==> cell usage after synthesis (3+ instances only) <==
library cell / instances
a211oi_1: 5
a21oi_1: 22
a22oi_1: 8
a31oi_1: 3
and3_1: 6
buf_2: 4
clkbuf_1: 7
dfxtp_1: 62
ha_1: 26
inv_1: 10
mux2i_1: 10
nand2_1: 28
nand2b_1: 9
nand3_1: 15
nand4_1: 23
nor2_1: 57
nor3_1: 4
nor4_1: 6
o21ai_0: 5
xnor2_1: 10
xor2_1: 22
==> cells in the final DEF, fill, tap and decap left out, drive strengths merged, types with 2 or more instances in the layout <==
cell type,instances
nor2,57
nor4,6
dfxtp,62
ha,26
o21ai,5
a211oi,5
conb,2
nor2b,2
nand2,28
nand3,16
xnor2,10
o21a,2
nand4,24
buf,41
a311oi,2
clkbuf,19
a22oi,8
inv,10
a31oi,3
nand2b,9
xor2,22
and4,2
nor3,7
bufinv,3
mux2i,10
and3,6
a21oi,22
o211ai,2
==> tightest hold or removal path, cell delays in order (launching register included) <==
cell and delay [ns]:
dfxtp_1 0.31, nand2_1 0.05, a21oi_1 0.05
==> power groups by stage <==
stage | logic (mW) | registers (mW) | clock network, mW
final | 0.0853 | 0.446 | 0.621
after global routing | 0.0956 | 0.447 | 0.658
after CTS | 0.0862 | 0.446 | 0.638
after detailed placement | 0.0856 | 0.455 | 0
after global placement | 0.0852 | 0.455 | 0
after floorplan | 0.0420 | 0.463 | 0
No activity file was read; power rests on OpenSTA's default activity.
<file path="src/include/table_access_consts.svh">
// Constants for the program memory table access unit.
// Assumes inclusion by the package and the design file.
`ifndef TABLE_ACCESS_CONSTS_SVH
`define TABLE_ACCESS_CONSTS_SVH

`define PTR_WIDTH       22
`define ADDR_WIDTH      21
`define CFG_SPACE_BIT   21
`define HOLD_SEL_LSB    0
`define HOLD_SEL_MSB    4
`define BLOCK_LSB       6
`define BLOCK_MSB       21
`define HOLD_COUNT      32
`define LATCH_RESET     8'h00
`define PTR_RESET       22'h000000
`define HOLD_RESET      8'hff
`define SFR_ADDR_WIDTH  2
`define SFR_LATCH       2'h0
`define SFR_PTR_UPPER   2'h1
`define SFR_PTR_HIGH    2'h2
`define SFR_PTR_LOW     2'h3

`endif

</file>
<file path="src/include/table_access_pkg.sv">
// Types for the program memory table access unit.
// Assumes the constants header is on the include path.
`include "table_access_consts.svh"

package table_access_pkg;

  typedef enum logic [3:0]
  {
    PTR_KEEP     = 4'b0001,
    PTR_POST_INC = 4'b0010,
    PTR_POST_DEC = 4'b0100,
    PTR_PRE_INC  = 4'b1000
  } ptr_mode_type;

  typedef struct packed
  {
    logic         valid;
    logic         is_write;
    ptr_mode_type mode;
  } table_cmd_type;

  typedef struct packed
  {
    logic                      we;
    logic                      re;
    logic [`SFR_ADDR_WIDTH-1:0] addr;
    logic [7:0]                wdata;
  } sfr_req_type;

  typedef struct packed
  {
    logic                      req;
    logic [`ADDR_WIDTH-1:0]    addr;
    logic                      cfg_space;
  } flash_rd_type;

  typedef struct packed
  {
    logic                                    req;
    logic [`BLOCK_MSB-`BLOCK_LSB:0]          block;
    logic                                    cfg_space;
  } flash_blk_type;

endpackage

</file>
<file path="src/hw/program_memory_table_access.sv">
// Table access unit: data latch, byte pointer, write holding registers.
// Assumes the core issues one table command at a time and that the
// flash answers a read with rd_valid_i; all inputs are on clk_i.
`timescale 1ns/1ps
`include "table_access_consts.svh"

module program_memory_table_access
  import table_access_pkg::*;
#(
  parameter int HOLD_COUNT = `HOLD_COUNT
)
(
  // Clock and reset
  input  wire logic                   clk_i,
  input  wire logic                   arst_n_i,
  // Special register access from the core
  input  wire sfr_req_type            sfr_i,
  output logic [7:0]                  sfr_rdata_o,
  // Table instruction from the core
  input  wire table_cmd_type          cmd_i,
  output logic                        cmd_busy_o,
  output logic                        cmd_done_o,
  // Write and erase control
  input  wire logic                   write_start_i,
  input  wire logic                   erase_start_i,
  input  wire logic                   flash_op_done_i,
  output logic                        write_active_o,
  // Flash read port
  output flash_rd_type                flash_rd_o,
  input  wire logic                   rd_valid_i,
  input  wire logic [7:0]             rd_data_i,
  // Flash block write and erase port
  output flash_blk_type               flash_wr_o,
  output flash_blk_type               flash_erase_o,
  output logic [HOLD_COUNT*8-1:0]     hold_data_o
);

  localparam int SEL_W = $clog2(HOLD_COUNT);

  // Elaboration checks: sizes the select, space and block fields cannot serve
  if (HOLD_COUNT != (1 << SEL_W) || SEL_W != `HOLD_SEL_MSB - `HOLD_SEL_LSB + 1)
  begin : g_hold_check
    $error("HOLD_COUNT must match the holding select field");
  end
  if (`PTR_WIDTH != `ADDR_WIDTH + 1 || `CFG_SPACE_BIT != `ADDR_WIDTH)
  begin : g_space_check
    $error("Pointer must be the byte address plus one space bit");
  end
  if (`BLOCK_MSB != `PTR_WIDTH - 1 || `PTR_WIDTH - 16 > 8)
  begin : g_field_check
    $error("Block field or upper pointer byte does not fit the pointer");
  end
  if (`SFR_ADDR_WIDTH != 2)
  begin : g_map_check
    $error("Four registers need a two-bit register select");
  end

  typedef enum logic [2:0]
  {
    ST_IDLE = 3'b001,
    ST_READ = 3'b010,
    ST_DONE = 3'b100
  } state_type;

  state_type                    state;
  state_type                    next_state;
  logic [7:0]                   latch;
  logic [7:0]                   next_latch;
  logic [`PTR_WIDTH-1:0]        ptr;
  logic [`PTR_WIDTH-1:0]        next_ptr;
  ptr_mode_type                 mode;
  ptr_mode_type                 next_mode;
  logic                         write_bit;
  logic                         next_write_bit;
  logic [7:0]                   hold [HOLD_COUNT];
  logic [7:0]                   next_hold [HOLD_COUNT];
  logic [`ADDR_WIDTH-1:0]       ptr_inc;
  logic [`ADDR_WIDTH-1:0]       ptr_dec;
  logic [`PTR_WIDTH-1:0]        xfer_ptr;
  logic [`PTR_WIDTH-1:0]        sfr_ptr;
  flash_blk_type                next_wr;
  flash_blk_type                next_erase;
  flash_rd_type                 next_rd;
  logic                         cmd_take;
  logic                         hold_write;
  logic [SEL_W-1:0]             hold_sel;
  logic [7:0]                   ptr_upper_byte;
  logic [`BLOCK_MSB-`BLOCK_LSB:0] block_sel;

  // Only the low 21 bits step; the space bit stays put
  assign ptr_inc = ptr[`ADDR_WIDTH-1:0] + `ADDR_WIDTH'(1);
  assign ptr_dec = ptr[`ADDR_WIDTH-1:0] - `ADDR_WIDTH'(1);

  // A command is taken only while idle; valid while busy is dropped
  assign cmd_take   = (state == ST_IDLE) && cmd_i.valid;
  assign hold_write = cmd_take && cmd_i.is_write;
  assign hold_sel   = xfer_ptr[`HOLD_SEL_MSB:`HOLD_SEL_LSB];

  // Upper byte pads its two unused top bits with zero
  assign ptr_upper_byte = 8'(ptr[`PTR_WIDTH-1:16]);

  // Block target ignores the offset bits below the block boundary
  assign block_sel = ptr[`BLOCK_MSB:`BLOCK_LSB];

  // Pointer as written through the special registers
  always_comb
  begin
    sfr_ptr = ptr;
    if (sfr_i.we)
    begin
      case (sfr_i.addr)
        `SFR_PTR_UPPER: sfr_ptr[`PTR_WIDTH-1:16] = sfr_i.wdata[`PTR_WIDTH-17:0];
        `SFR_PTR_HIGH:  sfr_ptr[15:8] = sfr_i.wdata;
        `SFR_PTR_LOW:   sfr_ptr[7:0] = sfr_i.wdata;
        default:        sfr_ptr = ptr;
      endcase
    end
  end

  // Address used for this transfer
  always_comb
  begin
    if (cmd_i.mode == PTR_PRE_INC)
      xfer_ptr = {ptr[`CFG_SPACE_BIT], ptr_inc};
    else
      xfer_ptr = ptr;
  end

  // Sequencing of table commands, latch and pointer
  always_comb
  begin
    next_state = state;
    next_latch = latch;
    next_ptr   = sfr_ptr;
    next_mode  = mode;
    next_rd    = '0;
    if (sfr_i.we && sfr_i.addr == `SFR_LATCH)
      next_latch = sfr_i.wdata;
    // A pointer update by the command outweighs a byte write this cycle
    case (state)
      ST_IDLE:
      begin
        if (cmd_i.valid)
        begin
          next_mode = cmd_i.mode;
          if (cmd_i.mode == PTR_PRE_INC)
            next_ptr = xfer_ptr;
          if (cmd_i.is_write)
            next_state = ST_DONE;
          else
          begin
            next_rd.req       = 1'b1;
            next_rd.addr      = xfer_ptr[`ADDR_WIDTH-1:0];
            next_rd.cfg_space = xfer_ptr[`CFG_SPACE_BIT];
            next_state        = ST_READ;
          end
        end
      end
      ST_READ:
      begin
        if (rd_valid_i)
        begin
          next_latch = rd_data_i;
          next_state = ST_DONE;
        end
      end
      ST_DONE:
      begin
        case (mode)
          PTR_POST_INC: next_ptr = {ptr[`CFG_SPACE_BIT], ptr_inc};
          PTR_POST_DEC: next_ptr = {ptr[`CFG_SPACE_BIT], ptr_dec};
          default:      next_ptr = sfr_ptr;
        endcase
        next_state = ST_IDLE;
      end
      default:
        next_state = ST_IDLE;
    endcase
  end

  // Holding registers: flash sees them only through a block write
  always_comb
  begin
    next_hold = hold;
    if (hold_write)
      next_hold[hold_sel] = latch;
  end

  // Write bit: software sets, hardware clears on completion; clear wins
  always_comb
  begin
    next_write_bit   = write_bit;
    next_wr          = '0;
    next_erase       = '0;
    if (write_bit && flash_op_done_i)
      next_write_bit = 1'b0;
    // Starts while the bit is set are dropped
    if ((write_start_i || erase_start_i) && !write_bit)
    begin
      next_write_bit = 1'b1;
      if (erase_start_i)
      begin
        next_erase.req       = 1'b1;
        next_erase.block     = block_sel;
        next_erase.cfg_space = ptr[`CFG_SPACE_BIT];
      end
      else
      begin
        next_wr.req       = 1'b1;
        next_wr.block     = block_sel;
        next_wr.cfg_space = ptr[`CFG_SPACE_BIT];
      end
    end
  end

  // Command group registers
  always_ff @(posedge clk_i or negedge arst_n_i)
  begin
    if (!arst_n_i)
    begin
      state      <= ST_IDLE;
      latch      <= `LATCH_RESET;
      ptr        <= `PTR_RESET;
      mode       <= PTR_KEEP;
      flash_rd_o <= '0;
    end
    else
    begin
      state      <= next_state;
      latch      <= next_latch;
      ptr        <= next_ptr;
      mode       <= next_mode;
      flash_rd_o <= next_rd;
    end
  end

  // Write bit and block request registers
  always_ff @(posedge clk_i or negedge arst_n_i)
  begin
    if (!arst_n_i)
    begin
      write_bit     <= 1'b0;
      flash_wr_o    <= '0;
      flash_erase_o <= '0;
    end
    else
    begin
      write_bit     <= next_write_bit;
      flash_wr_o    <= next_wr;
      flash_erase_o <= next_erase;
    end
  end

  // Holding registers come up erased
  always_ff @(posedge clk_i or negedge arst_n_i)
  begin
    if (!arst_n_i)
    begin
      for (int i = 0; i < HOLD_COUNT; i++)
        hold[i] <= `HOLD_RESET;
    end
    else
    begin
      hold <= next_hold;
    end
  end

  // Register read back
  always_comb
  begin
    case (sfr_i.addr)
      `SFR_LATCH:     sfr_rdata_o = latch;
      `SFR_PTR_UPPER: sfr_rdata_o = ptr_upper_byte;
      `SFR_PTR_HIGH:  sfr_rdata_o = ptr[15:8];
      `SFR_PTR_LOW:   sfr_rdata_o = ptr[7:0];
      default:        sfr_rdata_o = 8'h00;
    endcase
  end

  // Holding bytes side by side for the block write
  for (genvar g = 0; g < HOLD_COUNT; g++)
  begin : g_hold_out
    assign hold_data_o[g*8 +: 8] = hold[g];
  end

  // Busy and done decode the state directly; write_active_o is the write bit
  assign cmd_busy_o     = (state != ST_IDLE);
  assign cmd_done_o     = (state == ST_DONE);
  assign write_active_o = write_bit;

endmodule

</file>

▬▬▬▬▬▬

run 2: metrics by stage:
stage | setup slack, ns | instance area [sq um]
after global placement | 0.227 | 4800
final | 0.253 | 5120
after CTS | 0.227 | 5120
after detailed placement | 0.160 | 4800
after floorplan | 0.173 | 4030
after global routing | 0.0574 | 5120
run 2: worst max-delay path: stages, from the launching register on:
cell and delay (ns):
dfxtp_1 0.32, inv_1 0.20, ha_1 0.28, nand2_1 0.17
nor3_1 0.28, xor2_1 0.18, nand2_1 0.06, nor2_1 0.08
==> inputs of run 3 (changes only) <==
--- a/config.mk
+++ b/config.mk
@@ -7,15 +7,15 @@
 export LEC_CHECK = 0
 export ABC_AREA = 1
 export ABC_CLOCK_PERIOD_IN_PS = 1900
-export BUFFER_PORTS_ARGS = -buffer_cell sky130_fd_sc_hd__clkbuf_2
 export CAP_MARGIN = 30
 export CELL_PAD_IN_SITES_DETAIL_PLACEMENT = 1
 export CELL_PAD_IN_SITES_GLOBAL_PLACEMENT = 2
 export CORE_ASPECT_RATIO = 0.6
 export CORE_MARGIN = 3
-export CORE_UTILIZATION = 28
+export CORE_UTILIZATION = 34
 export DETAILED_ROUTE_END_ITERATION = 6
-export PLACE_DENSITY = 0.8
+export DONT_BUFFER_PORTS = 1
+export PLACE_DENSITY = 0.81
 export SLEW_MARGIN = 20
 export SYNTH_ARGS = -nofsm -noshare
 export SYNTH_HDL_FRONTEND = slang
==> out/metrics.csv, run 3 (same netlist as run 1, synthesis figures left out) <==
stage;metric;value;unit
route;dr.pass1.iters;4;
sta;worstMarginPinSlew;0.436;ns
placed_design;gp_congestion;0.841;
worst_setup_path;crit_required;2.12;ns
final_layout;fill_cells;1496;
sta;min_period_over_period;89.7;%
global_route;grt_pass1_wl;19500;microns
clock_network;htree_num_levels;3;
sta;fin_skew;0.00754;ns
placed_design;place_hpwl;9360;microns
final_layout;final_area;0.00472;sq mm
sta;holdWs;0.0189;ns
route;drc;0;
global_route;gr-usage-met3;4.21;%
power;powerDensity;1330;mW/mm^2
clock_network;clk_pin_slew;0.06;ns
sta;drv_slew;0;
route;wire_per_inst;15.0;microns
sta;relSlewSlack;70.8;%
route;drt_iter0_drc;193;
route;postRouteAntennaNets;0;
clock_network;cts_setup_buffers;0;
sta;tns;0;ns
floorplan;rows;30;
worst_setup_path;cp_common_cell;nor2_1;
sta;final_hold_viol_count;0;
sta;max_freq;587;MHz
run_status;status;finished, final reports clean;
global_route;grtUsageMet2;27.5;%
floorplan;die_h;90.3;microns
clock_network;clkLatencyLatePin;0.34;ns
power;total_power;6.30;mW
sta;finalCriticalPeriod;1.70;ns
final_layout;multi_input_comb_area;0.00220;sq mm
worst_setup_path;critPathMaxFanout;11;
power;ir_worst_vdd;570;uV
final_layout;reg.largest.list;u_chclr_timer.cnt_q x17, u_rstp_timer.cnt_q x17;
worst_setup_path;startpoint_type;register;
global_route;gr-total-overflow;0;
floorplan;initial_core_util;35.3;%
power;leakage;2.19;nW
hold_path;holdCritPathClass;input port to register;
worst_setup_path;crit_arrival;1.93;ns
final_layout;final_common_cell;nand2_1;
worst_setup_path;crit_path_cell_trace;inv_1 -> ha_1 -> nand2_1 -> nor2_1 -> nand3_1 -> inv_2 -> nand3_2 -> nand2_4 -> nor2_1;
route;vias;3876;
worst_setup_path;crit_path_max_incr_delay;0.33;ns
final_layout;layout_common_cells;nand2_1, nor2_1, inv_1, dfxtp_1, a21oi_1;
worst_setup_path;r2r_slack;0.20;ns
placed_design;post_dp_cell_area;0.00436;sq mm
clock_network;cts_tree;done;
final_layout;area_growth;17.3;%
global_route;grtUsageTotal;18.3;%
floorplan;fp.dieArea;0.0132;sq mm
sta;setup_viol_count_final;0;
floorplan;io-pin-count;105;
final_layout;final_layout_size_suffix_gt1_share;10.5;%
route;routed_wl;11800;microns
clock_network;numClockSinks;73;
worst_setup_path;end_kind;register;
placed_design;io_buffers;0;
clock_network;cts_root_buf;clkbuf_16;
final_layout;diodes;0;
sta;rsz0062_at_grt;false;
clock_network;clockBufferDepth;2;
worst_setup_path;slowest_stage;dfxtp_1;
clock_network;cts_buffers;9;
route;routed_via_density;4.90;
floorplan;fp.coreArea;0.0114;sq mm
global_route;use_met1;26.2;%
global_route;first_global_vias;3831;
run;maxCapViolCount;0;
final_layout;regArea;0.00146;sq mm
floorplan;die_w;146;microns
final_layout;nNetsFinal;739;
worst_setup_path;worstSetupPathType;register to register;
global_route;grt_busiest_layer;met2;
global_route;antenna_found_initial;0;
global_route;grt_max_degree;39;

▬▬▬▬▬▬

*Task requirements*.
Your answer should consist of the lines from the line with "sta;tns;0;ns" to the line with "final_layout;multi_input_comb_area;0.00220;sq mm" above, repeated exactly, both ends included.

*Finished exercise*.
sta;tns;0;ns
floorplan;rows;30;
worst_setup_path;cp_common_cell;nor2_1;
sta;final_hold_viol_count;0;
sta;max_freq;587;MHz
run_status;status;finished, final reports clean;
global_route;grtUsageMet2;27.5;%
floorplan;die_h;90.3;microns
clock_network;clkLatencyLatePin;0.34;ns
power;total_power;6.30;mW
sta;finalCriticalPeriod;1.70;ns
final_layout;multi_input_comb_area;0.00220;sq mm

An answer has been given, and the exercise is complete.